▼

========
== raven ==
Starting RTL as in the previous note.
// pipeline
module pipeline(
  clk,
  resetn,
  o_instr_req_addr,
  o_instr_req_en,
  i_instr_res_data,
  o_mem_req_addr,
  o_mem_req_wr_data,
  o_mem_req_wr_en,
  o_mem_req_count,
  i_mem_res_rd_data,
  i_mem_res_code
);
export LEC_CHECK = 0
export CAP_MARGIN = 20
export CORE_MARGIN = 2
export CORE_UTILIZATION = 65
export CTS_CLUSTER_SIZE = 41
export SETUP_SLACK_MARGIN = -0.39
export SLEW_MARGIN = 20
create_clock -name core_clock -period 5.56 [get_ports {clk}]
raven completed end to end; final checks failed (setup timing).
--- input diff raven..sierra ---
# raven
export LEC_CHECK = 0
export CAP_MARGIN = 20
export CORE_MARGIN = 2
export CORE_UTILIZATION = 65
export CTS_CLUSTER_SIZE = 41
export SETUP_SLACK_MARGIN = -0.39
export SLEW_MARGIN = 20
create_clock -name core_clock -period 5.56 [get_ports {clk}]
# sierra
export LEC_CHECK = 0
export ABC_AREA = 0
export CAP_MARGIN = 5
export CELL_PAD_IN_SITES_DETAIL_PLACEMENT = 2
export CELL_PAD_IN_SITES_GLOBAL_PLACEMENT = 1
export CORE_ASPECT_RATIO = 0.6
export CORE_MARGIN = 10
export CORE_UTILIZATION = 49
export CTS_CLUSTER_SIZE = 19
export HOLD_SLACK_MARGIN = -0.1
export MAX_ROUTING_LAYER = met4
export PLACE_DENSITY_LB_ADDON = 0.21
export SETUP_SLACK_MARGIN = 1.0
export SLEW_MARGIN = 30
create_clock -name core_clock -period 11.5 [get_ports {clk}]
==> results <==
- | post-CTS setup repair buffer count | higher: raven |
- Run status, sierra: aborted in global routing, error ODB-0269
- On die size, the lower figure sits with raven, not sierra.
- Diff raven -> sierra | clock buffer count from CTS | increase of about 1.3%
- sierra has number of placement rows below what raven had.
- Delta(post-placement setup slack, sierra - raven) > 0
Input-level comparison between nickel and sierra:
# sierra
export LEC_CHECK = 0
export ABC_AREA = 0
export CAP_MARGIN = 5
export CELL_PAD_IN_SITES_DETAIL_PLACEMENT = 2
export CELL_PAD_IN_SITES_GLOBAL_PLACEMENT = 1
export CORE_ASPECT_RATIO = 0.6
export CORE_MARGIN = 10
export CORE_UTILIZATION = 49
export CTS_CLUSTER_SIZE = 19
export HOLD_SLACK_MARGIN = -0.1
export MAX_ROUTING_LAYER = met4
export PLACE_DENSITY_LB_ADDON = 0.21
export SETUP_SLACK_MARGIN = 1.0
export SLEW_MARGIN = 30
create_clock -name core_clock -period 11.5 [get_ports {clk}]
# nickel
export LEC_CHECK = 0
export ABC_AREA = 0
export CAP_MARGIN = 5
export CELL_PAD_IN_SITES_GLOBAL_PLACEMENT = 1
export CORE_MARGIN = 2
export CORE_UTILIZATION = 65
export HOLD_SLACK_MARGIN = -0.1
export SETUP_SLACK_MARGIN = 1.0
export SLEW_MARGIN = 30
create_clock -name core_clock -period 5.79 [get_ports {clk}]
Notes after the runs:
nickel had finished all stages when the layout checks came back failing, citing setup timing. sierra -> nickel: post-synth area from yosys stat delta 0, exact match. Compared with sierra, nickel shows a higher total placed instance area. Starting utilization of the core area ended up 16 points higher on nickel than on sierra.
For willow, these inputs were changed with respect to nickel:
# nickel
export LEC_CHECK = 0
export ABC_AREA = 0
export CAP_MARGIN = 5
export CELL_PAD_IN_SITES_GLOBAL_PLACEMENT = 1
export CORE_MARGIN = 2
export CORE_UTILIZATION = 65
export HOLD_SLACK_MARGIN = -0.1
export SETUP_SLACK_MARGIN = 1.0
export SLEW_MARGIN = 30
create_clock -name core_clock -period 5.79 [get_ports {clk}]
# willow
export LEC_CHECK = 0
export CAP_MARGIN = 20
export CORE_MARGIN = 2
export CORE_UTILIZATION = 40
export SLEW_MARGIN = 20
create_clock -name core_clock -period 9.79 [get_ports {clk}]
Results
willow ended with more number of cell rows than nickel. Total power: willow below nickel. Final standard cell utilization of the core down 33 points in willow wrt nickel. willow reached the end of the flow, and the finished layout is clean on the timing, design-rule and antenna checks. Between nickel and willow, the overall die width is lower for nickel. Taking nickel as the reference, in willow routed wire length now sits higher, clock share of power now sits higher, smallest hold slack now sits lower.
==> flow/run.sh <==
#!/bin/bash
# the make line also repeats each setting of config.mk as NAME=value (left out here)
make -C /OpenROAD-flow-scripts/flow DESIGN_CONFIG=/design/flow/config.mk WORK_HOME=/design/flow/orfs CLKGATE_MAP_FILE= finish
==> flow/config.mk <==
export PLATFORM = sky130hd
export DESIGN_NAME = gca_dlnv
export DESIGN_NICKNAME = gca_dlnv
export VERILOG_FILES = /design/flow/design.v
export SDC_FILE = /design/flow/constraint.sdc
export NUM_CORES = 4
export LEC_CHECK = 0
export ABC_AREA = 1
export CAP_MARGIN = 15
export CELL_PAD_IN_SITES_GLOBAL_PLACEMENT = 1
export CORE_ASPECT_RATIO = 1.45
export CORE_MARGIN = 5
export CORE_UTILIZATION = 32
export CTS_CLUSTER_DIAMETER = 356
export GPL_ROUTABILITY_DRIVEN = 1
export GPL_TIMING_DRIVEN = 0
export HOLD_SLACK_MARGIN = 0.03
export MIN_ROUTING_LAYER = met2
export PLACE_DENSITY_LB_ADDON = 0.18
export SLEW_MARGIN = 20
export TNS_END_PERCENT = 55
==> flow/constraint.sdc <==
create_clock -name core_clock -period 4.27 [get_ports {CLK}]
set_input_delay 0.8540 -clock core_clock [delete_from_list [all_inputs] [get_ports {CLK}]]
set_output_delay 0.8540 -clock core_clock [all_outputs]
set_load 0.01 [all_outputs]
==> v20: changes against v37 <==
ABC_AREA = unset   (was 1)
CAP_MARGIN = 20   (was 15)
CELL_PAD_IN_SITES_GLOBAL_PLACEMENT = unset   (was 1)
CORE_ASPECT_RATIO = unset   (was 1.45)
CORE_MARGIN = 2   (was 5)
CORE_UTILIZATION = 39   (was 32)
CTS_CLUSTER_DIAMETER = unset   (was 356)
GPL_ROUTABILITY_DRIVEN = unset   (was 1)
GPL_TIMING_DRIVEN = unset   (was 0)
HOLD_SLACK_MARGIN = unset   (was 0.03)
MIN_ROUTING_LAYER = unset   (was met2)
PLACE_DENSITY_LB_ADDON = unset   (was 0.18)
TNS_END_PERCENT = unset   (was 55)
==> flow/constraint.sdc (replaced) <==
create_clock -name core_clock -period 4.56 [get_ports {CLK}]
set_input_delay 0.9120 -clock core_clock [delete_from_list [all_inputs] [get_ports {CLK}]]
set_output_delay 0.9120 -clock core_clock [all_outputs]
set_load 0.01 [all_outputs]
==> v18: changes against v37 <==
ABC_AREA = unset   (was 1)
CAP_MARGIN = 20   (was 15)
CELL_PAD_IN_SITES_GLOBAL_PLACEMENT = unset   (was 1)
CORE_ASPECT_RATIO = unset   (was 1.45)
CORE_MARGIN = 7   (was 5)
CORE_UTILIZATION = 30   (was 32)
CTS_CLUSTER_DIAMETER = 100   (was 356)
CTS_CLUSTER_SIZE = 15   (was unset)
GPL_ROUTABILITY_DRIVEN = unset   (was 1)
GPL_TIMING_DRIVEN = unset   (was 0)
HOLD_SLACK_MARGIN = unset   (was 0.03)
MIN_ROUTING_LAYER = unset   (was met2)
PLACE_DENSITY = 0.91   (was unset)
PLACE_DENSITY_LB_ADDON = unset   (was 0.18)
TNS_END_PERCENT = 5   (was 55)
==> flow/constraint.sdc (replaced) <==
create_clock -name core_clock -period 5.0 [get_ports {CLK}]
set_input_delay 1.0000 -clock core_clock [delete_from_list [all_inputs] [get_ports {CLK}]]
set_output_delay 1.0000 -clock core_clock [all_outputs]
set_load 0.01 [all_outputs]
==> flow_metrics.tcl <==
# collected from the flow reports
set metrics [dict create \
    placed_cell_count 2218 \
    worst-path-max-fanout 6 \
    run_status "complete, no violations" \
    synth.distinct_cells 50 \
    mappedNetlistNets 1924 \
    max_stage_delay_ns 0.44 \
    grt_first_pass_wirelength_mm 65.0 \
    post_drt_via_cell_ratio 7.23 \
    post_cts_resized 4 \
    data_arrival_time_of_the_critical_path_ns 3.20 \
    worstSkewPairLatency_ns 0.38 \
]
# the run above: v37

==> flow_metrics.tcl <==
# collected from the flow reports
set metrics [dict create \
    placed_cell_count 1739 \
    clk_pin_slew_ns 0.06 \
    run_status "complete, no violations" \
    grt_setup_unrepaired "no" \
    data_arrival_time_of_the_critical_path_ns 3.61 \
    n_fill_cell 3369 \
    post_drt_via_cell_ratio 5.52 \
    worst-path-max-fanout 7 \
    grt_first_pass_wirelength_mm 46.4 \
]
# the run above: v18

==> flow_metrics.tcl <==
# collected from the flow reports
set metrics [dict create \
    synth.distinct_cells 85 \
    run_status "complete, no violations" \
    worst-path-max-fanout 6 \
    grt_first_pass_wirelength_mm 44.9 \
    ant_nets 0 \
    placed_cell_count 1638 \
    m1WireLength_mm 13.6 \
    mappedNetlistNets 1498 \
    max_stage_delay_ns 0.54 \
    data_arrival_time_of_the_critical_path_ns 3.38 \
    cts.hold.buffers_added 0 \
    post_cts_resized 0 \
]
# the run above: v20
## run 1
Design circ, start of the top module:
module circ(clk, reset, pushin, Xin, Rin, pushout, Yout);
input clk,reset,pushin;
input [23:0] Xin,Rin;
output pushout;
output [23:0] Yout;
reg [23:0] Xl,Rl;
reg V1;
reg [47:0] X2,R2,diff,Diff;
reg V2;
reg V3;
reg [24:0] res;
reg [26:0] rv;
always @(posedge(clk) or posedge(reset)) begin
  if(reset) begin
    V1<=0;
    Xl<=0;
    Rl<=0;
  end else begin
    V1<= pushin;
    Xl<= Xin;
    Rl<= Rin;
  end
end
always @(posedge(clk) or posedge(reset)) begin
  if(reset) begin
    V2 <= 0;
    X2 <= 0;
    R2 <= 0;
  end else begin
    V2 <= V1;
    X2 <= Xl*Xl;
    R2 <= Rl*Rl;
  end
end
always @(posedge(clk) or posedge(reset)) begin
 if(reset) begin
  V3 <= 0;
  Diff <= 0;
 end else begin
  V3 <= V2;
  Diff <= R2-X2;
 end
end
integer ix;
always @(*) begin
 res=0;
 rv=0;
 diff=Diff;
 for(ix=0; ix < 24; ix=ix+1) begin 
   rv = { rv[24:0], diff[47:46] };
   diff={ diff[45:0],2'b0};
   if( { 1'b0,res[23:0],2'b1 } <= rv ) begin
     rv=rv - { 1'b0,res[23:0],2'b1 };
     res = { res[23:0],1'b1 };
   end else res= { res[23:0],1'b0 };
 end
end
assign pushout=V3;
assign Yout = res[23:0];
endmodule
Size in the first run: ~8400 cells after synthesis, ~190 flip-flops, about 76 I/O pins, ~70000 um2 of cells after synthesis.
Settings: LEC_CHECK=0, ABC_AREA=0, CAP_MARGIN=20, CELL_PAD_IN_SITES_GLOBAL_PLACEMENT=1, CORE_MARGIN=10, CORE_UTILIZATION=53, CTS_CLUSTER_DIAMETER=333, CTS_CLUSTER_SIZE=99, PLACE_DENSITY=0.35, SLEW_MARGIN=0; clock period 80.0 ns.
run.sh (not shown) runs the stock make flow with config.mk's settings and CLKGATE_MAP_FILE=.
Run 1: PASS, flow complete, no timing, DRC or antenna violations
> inputs changed (run 1 -> run 2)
Settings: setting CORE_ASPECT_RATIO to 1.39 for the first time; removing ABC_AREA (formerly 0); changing SLEW_MARGIN from 0 to 30; changing CORE_MARGIN from 10 to 2; removing PLACE_DENSITY (formerly 0.35); changing CORE_UTILIZATION from 53 to 54; setting TNS_END_PERCENT to 45 for the first time; setting PLACE_DENSITY_LB_ADDON to 0.03 for the first time; setting GPL_ROUTABILITY_DRIVEN to 0 for the first time; removing CTS_CLUSTER_SIZE (formerly 99); removing CTS_CLUSTER_DIAMETER (formerly 333); removing CELL_PAD_IN_SITES_GLOBAL_PLACEMENT (formerly 1).
Notes after the runs:
Run 2: utilization 0.79 points above run 1. Minimum period implied by the final worst setup slack delta (run 2 − run 1): unfavourable. Comparing run 1 and run 2, the lower initial antenna violation count is on run 1. Per the comparison of run 2 with run 1, sequential share of layout area did not really move, first-pass GRT wire length saw a decrease. Of run 1 and run 2, run 1 shows the lower amount of wire on met2 after detailed routing, with run 2 above it. Via count of the first global-routing pass for run 2: 1303 up relative to run 1. Changes observed in run 2 relative to run 1: relative slew slack increased by 7.1 points relative to the old numbers, final cell count without fillers fell by 86.
module carry_look_ahead(
input [3:0]a,b,
input Cin,
output Cout1);
wire [3:0]p,g;
assign p = a^b;
assign g = a&b;
assign Cout1 =  g[3] | (p[3] & g[2]) | (p[3] & p[2] & g[1]) | (p[3] & p[2] & p[1] & g[0]) | (p[3] & p[2] & p[1] & p[0] & Cin);
endmodule
module twos_comp(
input [15:0]B,
output [15:0]B_comp
);
assign B_comp = ~B + 1'b1;
endmodule
`timescale 1ns / 1ps
module multiplier( input clk, input[15:0]A1, B1, output reg [31:0] C);
integer i;
reg [31:0]A2;
reg [15:0]B2;
always@(posedge clk )
begin
		C=0;
		A2[15:0]=A1;
		A2[31:16]=0;
		B2=B1;
        for (i=0;i<16;i=i+1)
        begin
			if(B1[i]==1'b0)
			begin
				C=C+0;
			end
			else
			begin
				C=C+(A1<<i);
			end
		end
end
endmodule
`timescale 1ns / 1ps
module ALU(
input clk,
input [15:0]a,b,
input [3*8:0] op,
output  reg [31:0]out
    );
wire [15:0]z1,z2;
wire [31:0]z3;
reg [15:0] a1, a2, a3, b1, b2, b3;
reg [1:0] sel;
wire Cout;
always @(*)
if(  op == "" || op == "~" || op == "|" || op == "&" || op == "~&" || op == "~|" ||
     op == "^" || op == "~^" || op == ">>" || op == "<<" || op == "asr" || 
     op == "asl" || op == "ror" || op == "rol" || op == "cmp" )
 sel = 2'b00;
else if(op == "+" || op == "-")
    sel = 2'b01;
else if( op == "*" )
    sel = 2'b10;
else
    sel = 2'b00;
logical L(a1, b1, op, z1);
arithmetic AA1( a2,b2,op,z2,Cout);
multiplier M( clk,a3, b3, z3);
always @(*)
case(sel)
2'b00 : begin
        a1 = a;
        a2 = 0;
        a3 = 0;
        b1 = b;
        b2 = 0;
        b3 = 0;
        out[15:0] = z1;
        out[31:16] = 0;
        end
2'b01  : begin
        a1 = 0;
        a2 = a;
        a3 = 0;
        b1 = 0;
        b2 = b;
        b3 = 0;
        out[15:0] = z2;
        out[16] = Cout;
        out[31:17] = 0;
        end     
default :  begin
        a1 = 0;
        a2 = 0;
        a3 = a;
        b1 = 0;
        b2 = 0;
        b3 = b;
       out = z3;
        end            
endcase
endmodule
==> inputs of garnet <==
Design breakout, start of the top module:
module breakout(
    input  clk,
    input  rst,
    input  rota,
    input  rotb,
    input  de,
    output red,
    output green,
    output blue,
    output hsync,
    output vsync
    );
wire [9:0] xpos;
wire [9:0] ypos;
signal_generator signal_generator_inst(clk, rst, hsync, vsync, xpos, ypos);
game game_inst(clk, rst, xpos, ypos, ~rota, ~rotb, ~de, red, green, blue);
endmodule
Settings: LEC_CHECK=0, ABC_AREA=0, CAP_MARGIN=20, CORE_MARGIN=2, CORE_UTILIZATION=72, CTS_CLUSTER_DIAMETER=99, GPL_ROUTABILITY_DRIVEN=1, GPL_TIMING_DRIVEN=1, PLACE_DENSITY_LB_ADDON=0.0, SETUP_SLACK_MARGIN=1.98, SLEW_MARGIN=25; clock period 7.37 ns.
run.sh (not shown) runs the stock make flow with config.mk's settings and CLKGATE_MAP_FILE=.
==> inputs of lagoon, as changes to garnet <==
- ABC_AREA: 0 -> 1
- CAP_MARGIN: 20 -> 5
- CORE_ASPECT_RATIO: default -> 0.83
- CTS_CLUSTER_DIAMETER: 99 -> 90
- CTS_CLUSTER_SIZE: default -> 72
- GPL_ROUTABILITY_DRIVEN: 1 -> 0
- GPL_TIMING_DRIVEN: 1 -> default
- HOLD_SLACK_MARGIN: default -> 0.28
- MAX_ROUTING_LAYER: default -> met4
- PLACE_DENSITY_LB_ADDON: 0.0 -> 0.01
- SETUP_SLACK_MARGIN: 1.98 -> 2.18
- SLEW_MARGIN: 25 -> 20
==> inputs of violet, as changes to garnet <==
- ABC_AREA: 0 -> 1
- CORE_UTILIZATION: 72 -> 70
- CTS_CLUSTER_DIAMETER: 99 -> default
- CTS_CLUSTER_SIZE: default -> 16
- GPL_ROUTABILITY_DRIVEN: 1 -> default
- GPL_TIMING_DRIVEN: 1 -> default
- PLACE_DENSITY_LB_ADDON: 0.0 -> 0.16
- SETUP_SLACK_MARGIN: 1.98 -> 1.95
- SLEW_MARGIN: 25 -> 20
==> inputs of willow, as changes to garnet <==
- ABC_AREA: 0 -> 1
- CTS_CLUSTER_SIZE: default -> 92
- PLACE_DENSITY: default -> 0.64
- PLACE_DENSITY_LB_ADDON: 0.0 -> default
- SETUP_SLACK_MARGIN: 1.98 -> 1.96
==> notes <==
- garnet passed the timing, DRC and antenna checks. willow finished clean. lagoon went through all stages and came out clean. violet passed the timing, DRC and antenna checks.
- Of willow and violet, violet has the higher sequential share of layout area (gap 0.17 points).
- The highest first-iteration DRC count belongs to lagoon, the lowest to garnet.
- Between garnet and violet, the lower routed wire length is in garnet (gap 10%, measured against violet).
- Of garnet and willow, garnet has the higher hold slack (gap 0.0014 ns).
- Between violet and garnet, the lower cell count is in garnet (gap about 37%, measured against garnet).
- Clock power: garnet > willow > lagoon > violet.

---

==> run B: inputs <==
Starting RTL as in the previous note.
clock: 40.0 ns
lec_check: 0
cap_margin: 20
core_aspect_ratio: 0.5
core_margin: 2
core_utilization: 56
cts_cluster_diameter: 391
cts_cluster_size: 98
place_density: 0.35
slew_margin: 35
tns_end_percent: 10
==> inputs of run M, as changes to run B <==
==> flow/config.mk (replaced) <==
export PLATFORM = sky130hd
export DESIGN_NAME = breakout
export DESIGN_NICKNAME = breakout
export VERILOG_FILES = /design/flow/design.v
export SDC_FILE = /design/flow/constraint.sdc
export NUM_CORES = 4
export LEC_CHECK = 0
export ABC_AREA = 1
export CAP_MARGIN = 20
export CELL_PAD_IN_SITES_DETAIL_PLACEMENT = 2
export CELL_PAD_IN_SITES_GLOBAL_PLACEMENT = 1
export CORE_MARGIN = 5
export CORE_UTILIZATION = 40
export HOLD_SLACK_MARGIN = 0.28
export SLEW_MARGIN = 20
==> inputs of run R, as changes to run B <==
==> flow/config.mk (replaced) <==
export PLATFORM = sky130hd
export DESIGN_NAME = breakout
export DESIGN_NICKNAME = breakout
export VERILOG_FILES = /design/flow/design.v
export SDC_FILE = /design/flow/constraint.sdc
export NUM_CORES = 4
export LEC_CHECK = 0
export ABC_AREA = 1
export CAP_MARGIN = 30
export CORE_MARGIN = 2
export CORE_UTILIZATION = 68
export HOLD_SLACK_MARGIN = 0.3
export SLEW_MARGIN = 20
==> flow/constraint.sdc (replaced) <==
create_clock -name core_clock -period 21.8 [get_ports {clk}]
set_input_delay 4.3600 -clock core_clock [delete_from_list [all_inputs] [get_ports {clk}]]
set_output_delay 4.3600 -clock core_clock [all_outputs]
set_load 0.01 [all_outputs]
==> summary of the runs <==
Run B went through all stages and came out clean. Run M finished clean. Run R finished clean.
Utilization: run R is higher than run B (12 points).
Against run B, the routed wire length of run M is larger by about 50%.
Between run B and run M, the lower synthesized area is in run B (gap about 11%, measured against run M).
The highest first-iteration DRC count belongs to run B, the lowest to run M.
Against run B, the power of run R is larger by 91%.
In run M the global-route usage is lower than in run B, by 3.7 points.
Clock skew: run B < run M < run R.
Against run B, the cell count of run R is larger by 31%.
The highest combinational power belongs to run R, the lowest to run B.
Register-to-register slack: run B > run M > run R.
==> figures <==
|  | run M | run R | run B |
|---|---|---|---|
| Outcome | finished clean | finished clean | finished clean |
| Cell count after synthesis | 1843 | 1843 | 1324 |
| Fraction of the cycle the final worst path needs | 0.308 | 0.389 | 0.331 |
| Required time at the endpoint of the critical path | 32.00 ns | 17.44 ns | 32.00 ns |
| Sequential power share | 0.489 | 0.473 | 0.492 |
| Cells on worst reg2reg path | 11 | 16 | 14 |
| Final routed wire length divided by cell count | 20.1 µm | 16.3 µm | 19.2 µm |
| Instance count after placement with tap cells included | 2207 | 2042 | 1550 |
| Number of buffers other than clock buffers in the final layout | 18 | 20 | 22 |
| Ratio of total power to cell area | 28.6 mW/mm² | 54.7 mW/mm² | 31.7 mW/mm² |
| Global-route wire length before repair | 73.1 mm | 56.6 mm | 47.9 mm |
| Part of the total power dissipated in the clock network | 0.434 | 0.456 | 0.449 |
| Relative area of clock buffers and inverters in the final design | 0.0408 | 0.0480 | 0.0484 |
| Area share, top type | 0.298 | 0.298 | 0.337 |
| Sequential cell area fraction in the yosys report | 0.298 | 0.298 | 0.337 |
| Area of combinational cells with multiple inputs | 0.00767 mm² | 0.00767 mm² | 0.00694 mm² |
| Total leakage power | 0.00586 µW | 0.00590 µW | 0.00439 µW |
| Post-synthesis compound-gate area fraction | 0.134 | 0.134 | 0.215 |
| Number of gates on the worst path with buffers counted | 17 | 17 | 19 |
| Unique masters post-synth | 56 | 56 | 77 |
| Register fraction of the total cell area | 0.279 | 0.281 | 0.311 |
| Final non-filler cell area | 0.0134 mm² | 0.0133 mm² | 0.0120 mm² |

▲

**Your instructions**
List every line above that contains the word "raven".

**Your solution**
== raven ==
raven completed end to end; final checks failed (setup timing).
--- input diff raven..sierra ---
# raven
- | post-CTS setup repair buffer count | higher: raven |
- On die size, the lower figure sits with raven, not sierra.
- Diff raven -> sierra | clock buffer count from CTS | increase of about 1.3%
- sierra has number of placement rows below what raven had.
- Delta(post-placement setup slack, sierra - raven) > 0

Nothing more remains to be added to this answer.